TASK TO COMPLETE
Whenever a line in this data holds the word "else", report that line in full.

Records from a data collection
----
Context: an optimization exercise on an open-source flow, tuned for small area. The choices shown serve that exercise and are no tape-out recipe. The RTL was checked by simulation tests, not by an equivalence proof against the original design. Power figures rest on the tool's default switching activity, not on a simulated workload.

// wb_subsys
module wb_subsys #(
	parameter int NUM_BANKS  = 4,
	parameter int FIFO_DEPTH = 4
) (
	input  logic            clk,
	input  logic            rst_n,
	input  logic            evict_i,
	input  wb_pkg::addr_t   evict_addr_i,
	input  wb_pkg::data_t   evict_data_i,
	output logic            evict_afull_o,
	output wb_pkg::axi_id_t awid_o,
	output wb_pkg::addr_t   awaddr_o,
	output logic            awvalid_o,
	input  logic            awready_i,
	output wb_pkg::axi_id_t wid_o,
	output wb_pkg::data_t   wdata_o,
	output logic            wvalid_o,
	input  logic            wready_i
);
	localparam int N     = 10;	 
	localparam int HI_W  = wb_pkg::ADDR_W - 5;	 
	localparam int ENT_W = HI_W + wb_pkg::DATA_W;
	logic [2:0]     cnt_q [4];	 
	logic [3:0]     req_q;	 
	logic [1:0]     last_q;	 
	logic           locked_q;
	logic [N-1:0]   v_q;
	logic [1:0]     bank_q [N];
	logic [1:0]     pos_q  [N];
	logic [ENT_W-1:0] mem  [N];
	logic [1:0] pick;
  ...
Settings: LEC_CHECK=0, CAP_MARGIN=0, CORE_MARGIN=2, CORE_UTILIZATION=40, CTS_BUF_LIST=sky130_fd_sc_hd__clkbuf_8, SLEW_MARGIN=0, SYNTH_HIERARCHICAL=1, SYNTH_MINIMUM_KEEP_SIZE=0; clock period 6.0 ns.
standard.sh (not shown) runs the stock make flow with config.mk's settings and CLKGATE_MAP_FILE= SYNTH_SCRIPT=/design/flow/synth_recipe.tcl, a recipe that flattens the netlist after the stock synthesis.
==> flow/flow/run.sh <==
#!/bin/bash
# Standard ORFS layout with two changes: port buffers use the smallest buffer
# cell, and CTS uses larger sink clusters without dummy loads.
set -o pipefail
export BUFFER_PORTS_ARGS="-buffer_cell sky130_fd_sc_hd__buf_1"
export CTS_ARGS="-sink_clustering_enable -repair_clock_nets -buf_list sky130_fd_sc_hd__clkbuf_16 -sink_clustering_size 36 -sink_clustering_max_diameter 60 -dont_use_dummy_load"
bash standard.sh > standard.log 2>&1
The starting point finished clean.
Source: an optimization exercise on an open RTL-to-GDS flow (aim: small area, a short achievable clock period and few clock cycles). Production flows keep margins and buffers that such runs may drop. The RTL was checked by simulation tests, not by an equivalence proof against the original design. Power figures rest on the tool's default switching activity, not on a simulated workload.

job 101:
Design integer_set_membership_table, start of the top module:
module integer_set_membership_table (
  input  logic                                clk,
  input  logic                                rst,
  input  logic                                in_valid,
  output logic                                in_ready,
  input  logic [1:0]                          op,
  input  logic signed [isms_pkg::VAL_W-1:0]   value,
  output logic                                out_valid,
  input  logic                                out_ready,
  output logic                                was_present,
  output logic [1:0]                          status,
  output logic [isms_pkg::CNT_OUT_W-1:0]      member_count
);
clock: 6.0 ns
lec_check: 0
cap_margin: 20
core_margin: 2
core_utilization: 55
cts_cluster_diameter: 100
cts_cluster_size: 24
setup_slack_margin: 3.5
slew_margin: 20
tns_end_percent: 0
run.sh (not shown) runs the stock make flow with config.mk's settings and CLKGATE_MAP_FILE= SYNTH_SCRIPT=/design/flow/synth_recipe.tcl, a recipe that flattens the netlist after the stock synthesis.
Testbench counts of job 101, summed over its fixed seeds: cycles 5,720.
This design comes from an exercise in tuning for small area, a short achievable clock period and few clock cycles on the open sky130 flow, not from production work. Only simulation tests tie the RTL to the original design; equivalence was not proved. No activity file was given, so power comes from the tool's default toggle rates.

===== flow/config.mk =====
export PLATFORM = sky130hd
export DESIGN_NAME = mips_mc_core_hs
export DESIGN_NICKNAME = mips_mc_core_hs
export VERILOG_FILES = /design/flow/design.v
export SDC_FILE = /design/flow/constraint.sdc
export NUM_CORES = 4
export LEC_CHECK = 0
export CAP_MARGIN = 30
export CORE_MARGIN = 2
export CORE_UTILIZATION = 45
export CTS_CLUSTER_DIAMETER = 80
export CTS_CLUSTER_SIZE = 25
export SETUP_SLACK_MARGIN = 2.5
export SLEW_MARGIN = 30

===== flow/constraint.sdc =====
create_clock -name core_clock -period 6.0 [get_ports {clk}]
set_input_delay 1.2000 -clock core_clock [delete_from_list [all_inputs] [get_ports {clk}]]
set_output_delay 1.2000 -clock core_clock [all_outputs]
set_load 0.01 [all_outputs]

===== flow/design.v =====
module mips_mc_core_hs (
    input  logic        clk,
    input  logic        reset_n,
    output logic        mem_req,
    output logic        mem_we,
    output logic [15:0] mem_addr,
    output logic [31:0] mem_wdata,
    input  logic [31:0] mem_rdata,
    input  logic        mem_ready,
    output logic        retire,
    output logic        halted,
    output logic        error,
    output logic [1:0]  err_code,
    output logic [31:0] pc_dbg
);
    localparam logic [5:0] OP_RTYPE = 6'b000000;
    localparam logic [5:0] OP_ADDI  = 6'b001000;
    localparam logic [5:0] OP_LW    = 6'b100011;
    localparam logic [5:0] OP_SW    = 6'b101011;
    localparam logic [5:0] OP_BEQ   = 6'b000100;
    localparam logic [5:0] OP_J     = 6'b000010;
    localparam logic [5:0] FN_ADD   = 6'b100000;
    localparam logic [5:0] FN_SUB   = 6'b100010;
    localparam logic [5:0] FN_AND   = 6'b100100;
    localparam logic [5:0] FN_OR    = 6'b100101;
    localparam logic [5:0] FN_SLT   = 6'b101010;
    localparam logic [5:0] FN_JR    = 6'b001000;
    localparam logic [5:0] FN_BRK   = 6'b001101;
    typedef struct packed {
        logic       bimm;    
        logic       sub;     
        logic       f_and, f_or, f_slt, f_sum;    
        logic       wr;      
        logic [4:0] wa;
        logic       mem, sw, beq, j, jr, brk, ill;
    } dec_t;
    logic [31:0] pc_f;               
    logic [25:0] ir;                 
    dec_t        dq;                 
    logic [31:0] pc_ir;              
    logic [31:0] a_q, b_q;           
    logic [31:0] m_wd;               
    logic        ir_v, pred_t;       
    logic        m_act, m_we;        
    logic [13:0] m_wa;               
    logic [4:0]  m_rt;               
    logic [7:0]  wcnt;               
    logic        halted_q, error_q, ret_q;
    logic [1:0]  ec_q;
    logic        w_v;                
    logic [4:0]  w_wa;
    logic [31:0] w_q;
    logic [31:0] rf [1:31];          
    logic [31:1] rv;
    logic stop, waiting, tmo, f_done, e_go;
    assign stop    = halted_q | error_q;
    assign waiting = ~stop & ~mem_ready;
    assign tmo     = waiting & (wcnt == 8'hff);
    assign f_done  = ~stop & ~m_act & mem_ready;
    assign e_go    = ~stop & ~m_act & ir_v & (mem_ready | tmo);
    assign mem_req   = reset_n & ~stop;
    assign mem_we    = reset_n & m_act & m_we;
    assign mem_addr  = m_act ? {m_wa, 2'b00} : pc_f[15:0];
    assign mem_wdata = m_wd;
    assign retire   = ret_q;
    assign halted   = halted_q;
    assign error    = error_q;
    assign err_code = ec_q;
    assign pc_dbg   = pc_f;
    logic [5:0]  f_op;
    logic [29:0] pcw, pcw1;
    logic [13:0] hi_p, hi_m;
    logic [16:0] lo_sum;
    logic [29:0] f_tgt;
    logic [31:0] f_next;
    logic        f_pt, f_s;
    dec_t        fd;
    assign f_op   = mem_rdata[31:26];
    assign pcw    = pc_f[31:2];
    assign pcw1   = pcw + 30'd1;
    assign hi_p   = pcw[29:16] + 14'd1;
    assign hi_m   = pcw[29:16] - 14'd1;
    assign f_s    = mem_rdata[15];
    assign lo_sum = {1'b0, pcw[15:0]} + {1'b0, mem_rdata[15:0]} + 17'd1;
    assign f_tgt  = {(lo_sum[16] == f_s) ? pcw[29:16] : (f_s ? hi_m : hi_p), lo_sum[15:0]};
    assign f_pt   = (f_op == OP_BEQ) && ((mem_rdata[25:21] == mem_rdata[20:16]) || f_s);
    assign f_next = (f_op == OP_J) ? {pcw1[29:26], mem_rdata[25:0], 2'b00}
                  : {f_pt ? f_tgt : pcw1, 2'b00};
    always_comb begin
        logic [5:0] o, f;
        logic       alu_r;
        o = mem_rdata[31:26];
        f = mem_rdata[5:0];
        alu_r    = (o == OP_RTYPE) && (f == FN_ADD || f == FN_SUB || f == FN_AND || f == FN_OR
                                       || f == FN_SLT);
        fd.bimm  = (o == OP_ADDI);
        fd.sub   = (o == OP_RTYPE) && f[1];
        fd.f_and = (o == OP_RTYPE) && f[2] && !f[0];
        fd.f_or  = (o == OP_RTYPE) && f[2] && f[0];
        fd.f_slt = (o == OP_RTYPE) && !f[2] && f[3];
        fd.f_sum = !((o == OP_RTYPE) && (f[2] || f[3]));
        fd.wa    = (o == OP_RTYPE) ? mem_rdata[15:11] : mem_rdata[20:16];
        fd.wr    = (alu_r || o == OP_ADDI) && (fd.wa != 5'd0);
        fd.mem   = (o == OP_LW) || (o == OP_SW);
        fd.sw    = (o == OP_SW);
        fd.beq   = (o == OP_BEQ);
        fd.j     = (o == OP_J);
        fd.jr    = (o == OP_RTYPE) && (f == FN_JR);
        fd.brk   = (o == OP_RTYPE) && (f == FN_BRK);
        fd.ill   = !(alu_r || fd.jr || fd.brk || o == OP_ADDI || fd.mem || fd.beq || fd.j);
    end
    logic [31:0] sum, alu, e_and, e_or, pcn, e_btgt;
    logic [15:0] maddr;
    logic [30:0] btw;
    logic        slt, eq, mis, e_redir, e_stop, e_ret;
    logic        cout;
    assign {cout, sum} = {1'b0, a_q} + {1'b0, b_q ^ {32{dq.sub}}} + {32'd0, dq.sub};
    assign slt    = a_q[31] ^ ~b_q[31] ^ cout;
    assign e_and  = a_q & b_q;
    assign e_or   = a_q | b_q;
    assign alu    = ({32{dq.f_and}} & e_and) | ({32{dq.f_or}} & e_or)
                  | {31'd0, dq.f_slt & slt} | ({32{dq.f_sum}} & sum);
    assign maddr  = a_q[15:0] + ir[15:0];                        
    assign eq     = (a_q == b_q);
    assign pcn    = pc_ir + 32'd4;
    assign btw    = {pc_ir[31:2], 1'b1} + {{14{ir[15]}}, ir[15:0], 1'b1};   
    assign e_btgt = {btw[30:1], 2'b00};
    assign mis    = (dq.jr && a_q[1:0] != 2'b00) || (dq.mem && maddr[1:0] != 2'b00);
    assign e_redir = (dq.beq && (eq != pred_t)) || (dq.jr && a_q[1:0] == 2'b00);
    assign e_stop  = dq.brk || dq.ill || mis;
    assign e_ret   = !dq.mem && !dq.ill && !(dq.jr && a_q[1:0] != 2'b00);
    logic        e_wen, m_done, n_wen;
    logic [4:0]  n_wa;
    assign e_wen  = e_go && dq.wr;
    assign m_done = m_act && !stop && mem_ready;
    assign n_wen  = e_wen || (m_done && !m_we && m_rt != 5'd0);
    assign n_wa   = m_act ? m_rt : dq.wa;
    always_ff @(posedge clk) begin
        w_wa <= n_wa;
        w_q  <= m_act ? mem_rdata : alu;
        for (int i = 1; i < 32; i++)
            if (w_v && w_wa == 5'(i)) rf[i] <= w_q;
    end
    always_ff @(posedge clk or negedge reset_n) begin
        if (!reset_n) begin
            w_v <= 1'b0;
            rv  <= '0;
        end else begin
            w_v <= n_wen;
            if (w_v) rv[w_wa] <= 1'b1;
        end
    end
    logic [4:0]  ra, rb;
    logic [31:0] ra_val, rb_val, a_in, b_in, imm_x;
    logic        bimm;
    assign ra    = mem_rdata[25:21];
    assign rb    = mem_rdata[20:16];
    assign bimm  = fd.bimm;
    assign imm_x = {{16{mem_rdata[15]}}, mem_rdata[15:0]};
    always_comb begin
        ra_val = '0;
        rb_val = '0;
        for (int i = 1; i < 32; i++) begin
            ra_val = ra_val | ({32{rv[i] && (ra == 5'(i))}} & rf[i]);
            rb_val = rb_val | ({32{rv[i] && (rb == 5'(i))}} & rf[i]);
        end
    end
    logic na_e, na_m, na_w, na_r, nb_e, nb_m, nb_w, nb_r;
    assign na_e = e_wen && (dq.wa == ra);
    assign na_m = m_act && !m_we && (m_rt == ir[25:21]) && (m_rt != 5'd0);
    assign na_w = !m_act && w_v && (w_wa == ra) && !(n_wen && n_wa == ra);
    assign na_r = !(na_e || na_m || na_w);
    assign nb_e = !bimm && e_wen && (dq.wa == rb);
    assign nb_m = m_act && !m_we && !dq.bimm && (m_rt == ir[20:16]) && (m_rt != 5'd0);
    assign nb_w = !m_act && !bimm && w_v && (w_wa == rb) && !(n_wen && n_wa == rb);
    assign nb_r = !m_act && !bimm && !(nb_e || nb_m || nb_w);
    assign a_in = ({32{na_e && dq.f_sum}} & sum) | ({32{na_e && dq.f_and}} & e_and)
                | ({32{na_e && dq.f_or}} & e_or) | {31'd0, na_e && dq.f_slt && slt}
                | ({32{na_m}} & mem_rdata) | ({32{na_w}} & w_q) | ({32{na_r}} & ra_val);
    assign b_in = ({32{nb_e && dq.f_sum}} & sum) | ({32{nb_e && dq.f_and}} & e_and)
                | ({32{nb_e && dq.f_or}} & e_or) | {31'd0, nb_e && dq.f_slt && slt}
                | ({32{nb_m}} & mem_rdata) | ({32{nb_w}} & w_q) | ({32{nb_r}} & rb_val)
                | ({32{!m_act && bimm}} & imm_x);
    logic m_hit, e_mem, beq_mis;
    logic [31:0] pc_f_nx;
    assign m_hit  = m_we && ir_v && (m_wa == pc_ir[15:2]);    
    assign e_mem  = e_go && dq.mem && !mis;
    assign beq_mis = e_go && dq.beq && (eq != pred_t);
    always_comb begin
        pc_f_nx = pc_f;
        if (m_act) begin
            if ((m_done && m_hit) || (!m_done && tmo && ir_v)) pc_f_nx = pc_ir;
        end else if (!stop && (mem_ready || tmo)) begin
            if (e_go && e_stop)                            pc_f_nx = pcn;
            else if (e_go && dq.jr)                        pc_f_nx = a_q;
            else if (mem_ready)                            pc_f_nx = f_next;
        end
        if (beq_mis) pc_f_nx = pred_t ? pcn : e_btgt;
    end
    always_ff @(posedge clk) begin
        if (f_done) begin
            ir     <= mem_rdata[25:0];
            dq     <= fd;
            pc_ir  <= pc_f;
            pred_t <= f_pt;
        end
        if (f_done || (m_done && na_m)) a_q <= a_in;
        if (f_done || (m_done && nb_m)) b_q <= b_in;
        if (e_mem) begin
            m_wd <= b_q;
            m_we <= dq.sw;
            m_wa <= maddr[15:2];
            m_rt <= ir[20:16];
        end
    end
    always_ff @(posedge clk or negedge reset_n) begin
        if (!reset_n) begin
            pc_f     <= 32'd0;
            ir_v     <= 1'b0;
            m_act    <= 1'b0;
            wcnt     <= 8'd0;
            halted_q <= 1'b0;
            error_q  <= 1'b0;
            ec_q     <= 2'd0;
            ret_q    <= 1'b0;
        end else begin
            wcnt  <= waiting ? wcnt + 8'd1 : 8'd0;
            pc_f  <= pc_f_nx;
            ret_q <= (e_go && e_ret) || m_done;
            if (m_act) begin
                if (m_done) begin
                    m_act <= 1'b0;
                    if (m_hit) ir_v <= 1'b0;
                end else if (tmo) begin
                    m_act   <= 1'b0;
                    error_q <= 1'b1;
                    ec_q    <= 2'd1;
                end
            end else if (!stop && (mem_ready || tmo)) begin
                if (e_go && e_stop) begin
                    ir_v <= 1'b0;
                    if (dq.brk) halted_q <= 1'b1;
                    else begin
                        error_q <= 1'b1;
                        ec_q    <= dq.ill ? 2'd2 : 2'd3;
                    end
                end else if (e_go && e_redir) begin
                    ir_v <= 1'b0;
                end else if (mem_ready) begin
                    ir_v <= 1'b1;
                    if (e_mem) m_act <= 1'b1;
                end else begin
                    ir_v <= 1'b0;
                    if (e_mem) m_act <= 1'b1;
                    else begin
                        error_q <= 1'b1;
                        ec_q    <= 2'd1;
                    end
                end
            end
        end
    end
endmodule

===== flow/flow/run.sh =====
#!/bin/bash
# Layout flow: the standard ORFS flow (standard.sh, unchanged synthesis, floorplan, power
# grid, placement, CTS and routing) with two resizer settings changed:
#  - the port buffers that buffer_ports inserts are sky130_fd_sc_hd__buf_2 rather than the slow
#    delay buffer it picks by itself;
#  - timing repair may swap a cell for any cell of the same function (MATCH_CELL_FOOTPRINT=0),
#    not only for one of the same footprint.
# Runs in the standard flow's work folder; make's full output goes to standard_make.log there, and ORFS's
# per-step logs stay under orfs/logs/.
set -euo pipefail
bash standard.sh MATCH_CELL_FOOTPRINT=0 "BUFFER_PORTS_ARGS=-buffer_cell sky130_fd_sc_hd__buf_2" finish \
    > standard_make.log 2>&1

===== flow/standard.sh =====
#!/bin/bash
# synth_recipe.tcl (not shown) runs the flow's synth.tcl, then flattens the netlist and writes it again
# the make line also repeats each setting of config.mk as NAME=value (left out here)
make -C /OpenROAD-flow-scripts/flow DESIGN_CONFIG=/design/flow/config.mk WORK_HOME=/design/flow/orfs CLKGATE_MAP_FILE= SYNTH_SCRIPT=/design/flow/synth_recipe.tcl "${@:-finish}"

==> results.toml, run 1 <==
[global_routing]
grt_max_degree = 64
grt_pass1_vias = 51787
grt_pass1_wl_um = 424000
met2_usage_pct = 60.0
gr-usage-met1_pct = 50.9
busiest_layer = "met2"
grt_overflow = 0
use_met3_pct = 17.9
grt_antenna_before_repair = 19
grt_usage_pct = 41.8

[sta]
finalCritPeriodShare_pct = 62.4
rsz0062_at_grt = "true"
worst_pin_slew_ns = 1.13
setup_viol = 0
fin_tns_setup_ns = 0
max_slew_margin_pct = 24.4
clock_skew_ns = 0.0444
hold_violations = 0
post-route-min-period_ns = 3.74
report.final.slew_viol_count = 0
max_freq_mhz = 267

[route]
vias = 56944
ant_nets = 0
vias_per_cell = 7.75
drc_errors = 0
drt_wl_total_um = 321000
detail_route.first_pass.iterations = 17
wl_per_cell_um = 43.7
first_iter_violations = 13308

[worst_setup_path]
rr_worst_depth = 12
endpoint = "a_q[25]"
rrSetupSlack_ns = 2.26
path_max_fanout = 4
crit_required_ns = 6.48
crit_path_start_kind = "register"
regToRegEndpoint = "a_q[25]"
r2r_start = "b_q[5]"
crit_path_end_kind = "register"
worstSetupStartpoint = "b_q[5]"
worstPathArrival_ns = 4.22
path_class = "register to register"

[final_layout]
fillCellCount = 11933
utilization_pct = 52.7
synthToLayoutAreaGrowth_pct = 16.2
seqCellArea_um2 = 38300
multi_input_area_um2 = 26000
nets = 5625
drive_gt1_share_pct = 19.9

[run_status]
run_status = "finished clean"

[placed_design]
io_buffers = 121
place_congestion = 0.996
hpwlAfterDp_um = 195000

[die]
die_x_um = 382
rows = 138
die_height_um = 382
start_util_pct = 45.4
dieArea_um2 = 146000
ios = 122
design.core.area_um2 = 142000

[power_and_ir_drop]
powerDensity_nw_per_um2 = 326
p_total_w = 0.0243
ir_drop_mv = 0.288
p_leak_nw = 26.0

[flow_run]
drv_cap = 0

[yosys]
synth_cells = 5127
synth.most_common_cell = "edfxtp_1"
synth_cell_type_count = 93
ys_seq_elements = 1301
synth_area_leaders = "edfxtp_1 55%, a221oi_1 4.3%, a22oi_1 4.1%"
yosys_warnings = 2
postSynth.asyncResetShare_pct = 6.07
synth.largest_area_cell = "edfxtp_1"
ys.flop_type = "edfxtp_1"
synth.top_cell.area_share_pct = 55.4
synth_commonest_cells = "1185 x edfxtp_1, 353 x a22oi_1, 325 x clkbuf_1, 314 x a221oi_1, 278 x a22o_1"
synth_edf_count = 1185
synth.avg_cell_area_um2 = 12.5
syn_area_um2 = 64200
yosysSeqAreaShare_pct = 59.6

[clock_network]
cts_tree = "built"
clock_latency_ns = 0.75
cts_sinks = 1301
clk_pin_slew_worst_paths_ns = 0.10
h-tree-depth = 3
cts_made_buffers = 79
clk_path_buf_depth = 3
clock-root-buffer = "clkbuf_16"

[min_path]
holdCritPathClass = "input port to asynchronous set/reset pin"
## worst min-delay path by stage
| stage | to | start | slack [ns] | cells after the start |
|---|---|---|---|---|
| after floorplan | m_we | dq[5] | 0.40 | 0 |
| after global placement | m_we | dq[5] | 0.41 | 0 |
| after detailed placement | m_we | dq[5] | 0.42 | 0 |
| after CTS | rv[6] | reset_n | 0.43 | 1 |
| after global routing | m_we | dq[5] | 0.45 | 0 |
| final | rv[6] | reset_n | 0.44 | 1 |
## state kept, by name, summed over array words and instances, names as in the netlist, 2 cells and up
register  flops
w_wa          5
b_q          32
a_q          32
ir           26
dq           18
w_q          32
m_wa         14
m_wd         32
pc_ir        32
rf          992
ec_q          2
rv           31
wcnt          8
m_rt          5
pc_f         32
## logic make-up (layout without fill, tap and decap cells)
kind of cell / Yosys count / after routing / synth area share, %
AOI/OAI and AO/OA: 1751 / 1751 / 20.8
DFF: 1301 / 1301 / 59.6
and+or+nand+nor: 1100 / 1108 / 8.89
buffers and inverters: 511 / 832 / 3.04
xor gates and xnor gates: 241 / 241 / 3.29
adders and majority gates: 187 / 187 / 3.70
muxes: 36 / 36 / 0.600
other: 0 / 5 / 0
## layout make-up
| cell class | count | area share, % |
|---|---|---|
| flip-flops and latches | 1301 | 51.4 |
| multi-input cells | 3323 | 34.8 |
| repair buffers | 575 | 6.31 |
| well taps | 1890 | 3.17 |
| clock buffers | 88 | 2.72 |
| clock inverters | 46 | 0.857 |
| inverters | 123 | 0.676 |
| diodes | 5 | 0.0168 |
## power breakdown
group / leakage, nW / internal, W / switching [W]
Combinational: 12.8 / 0.00208 / 0.00353
Sequential: 12.0 / 0.0113 / 0.00116
Clock: 1.29 / 0.00279 / 0.00350
Total: 26.0 / 0.0161 / 0.00820
## critical path, cell delays in order (launching register included)
cell and delay (ns):
edfxtp_1 0.56, xor2_1 0.23, ha_1 0.24, and2_4 0.17, or3_1 0.30, or3_4 0.37
a211oi_4 0.33, nor3_4 0.07, a2111o_1 0.52, a31oi_4 0.25, xor2_2 0.17, buf_6 0.15
o221ai_2 0.10
## repair_timing
item	4_1_cts	5_1_grt
pin swaps	51	73
setup buffers	115	109
setup endpoints to repair	170	118
hold buffers	0	0
gates resized for setup	228	179
cloned	3	10
## cell usage in the layout (no fill, tap or decap), types with 18 or more instances in the layout
cell,netlist,final
a31oi_1,30,23
dfrtp_1,79,77
nand2_1,209,195
dfxtp_2,0,21
xnor2_1,116,113
a21oi_1,180,165
nand4_1,105,105
or4_4,0,18
edfxtp_1,1185,1185
a211oi_1,30,22
a21o_1,50,50
a22oi_1,353,352
nor2_4,1,34
buf_4,0,390
and3_1,95,33
o21ai_1,10,19
and3_4,0,60
o21ai_0,172,155
nand3_1,212,210
a221oi_1,314,309
nand2b_1,29,26
buf_12,0,23
o21a_1,25,22
buf_6,1,39
o21bai_1,33,31
nor2_1,188,151
a222oi_1,97,97
a22o_1,278,278
clkbuf_16,0,84
or4_1,37,19
or3_1,21,19
mux2_2,19,19
o211ai_1,19,19
ha_1,182,161
buf_2,21,106
xor2_1,125,114
nor3_1,83,68
inv_1,121,107
## layer usage
metal  wire length, um  share of wire, %  vias up
li1                  -                 -    21456
met1            107000                33    27412
met2            131000                41     6147
met3             53700                17     1900
met4             29800               9.3       29
met5               297             0.093        -
## stage by stage
stage	hold WS (ns)	instance area [um2]	instances	setup WS, ns
2_1_floorplan	0.400	64400	5127	1.94
3_3_place_gp	0.413	67900	6967	1.21
3_5_place_dp	0.422	68100	6975	1.16
4_1_cts	0.427	72800	7227	2.38
5_1_grt	0.447	74600	7349	2.23
6_report	0.438	74600	7351	2.26
Testbench counts, summed over its fixed seeds: cycles 64,085.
----
ANSWER TO THIS EXERCISE
        end else begin
        end else if (!stop && (mem_ready || tmo)) begin
            else if (e_go && dq.jr)                        pc_f_nx = a_q;
            else if (mem_ready)                            pc_f_nx = f_next;
        end else begin
                end else if (tmo) begin
            end else if (!stop && (mem_ready || tmo)) begin
                    else begin
                end else if (e_go && e_redir) begin
                end else if (mem_ready) begin
                end else begin
                    else begin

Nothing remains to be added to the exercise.